§ Exercise aim
Here is a set of records. Copy them all exactly.

Source data Block Start

[config.mk]
export PLATFORM = sky130hd
export DESIGN_NAME = cnt_chain
export DESIGN_NICKNAME = d
export VERILOG_FILES = /design/src/rtl/cnt_pkg.sv /design/src/rtl/cnt_op_decode.sv /design/src/rtl/cnt_slice.sv /design/src/rtl/cnt_chain.sv
export SDC_FILE = /design/constraint.sdc
export NUM_CORES = 1
export LEC_CHECK = 0
export BUFFER_PORTS_ARGS = -buffer_cell sky130_fd_sc_hd__buf_4
export CORE_AREA = 4 4 41 43
export CTS_CLUSTER_SIZE = 20
export DETAILED_ROUTE_END_ITERATION = 7
export DIE_AREA = 0 0 45 47
export PLACE_DENSITY = 0.59
export SLEW_MARGIN = 15
export SYNTH_ARGS = -nofsm -noshare
export SYNTH_HDL_FRONTEND = slang
export SYNTH_SLANG_ARGS = --single-unit
[constraint.sdc]
create_clock -name clk -period 3.2 [get_ports clk]
set_input_delay 0.64 -clock clk [delete_from_list [all_inputs] [get_ports clk]]
set_output_delay 0.64 -clock clk [all_outputs]
set_load 0.02 [all_outputs]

Source data Block End

§ Answer
[config.mk]
export PLATFORM = sky130hd
export DESIGN_NAME = cnt_chain
export DESIGN_NICKNAME = d
export VERILOG_FILES = /design/src/rtl/cnt_pkg.sv /design/src/rtl/cnt_op_decode.sv /design/src/rtl/cnt_slice.sv /design/src/rtl/cnt_chain.sv
export SDC_FILE = /design/constraint.sdc
export NUM_CORES = 1
export LEC_CHECK = 0
export BUFFER_PORTS_ARGS = -buffer_cell sky130_fd_sc_hd__buf_4
export CORE_AREA = 4 4 41 43
export CTS_CLUSTER_SIZE = 20
export DETAILED_ROUTE_END_ITERATION = 7
export DIE_AREA = 0 0 45 47
export PLACE_DENSITY = 0.59
export SLEW_MARGIN = 15
export SYNTH_ARGS = -nofsm -noshare
export SYNTH_HDL_FRONTEND = slang
export SYNTH_SLANG_ARGS = --single-unit
[constraint.sdc]
create_clock -name clk -period 3.2 [get_ports clk]
set_input_delay 0.64 -clock clk [delete_from_list [all_inputs] [get_ports clk]]
set_output_delay 0.64 -clock clk [all_outputs]
set_load 0.02 [all_outputs]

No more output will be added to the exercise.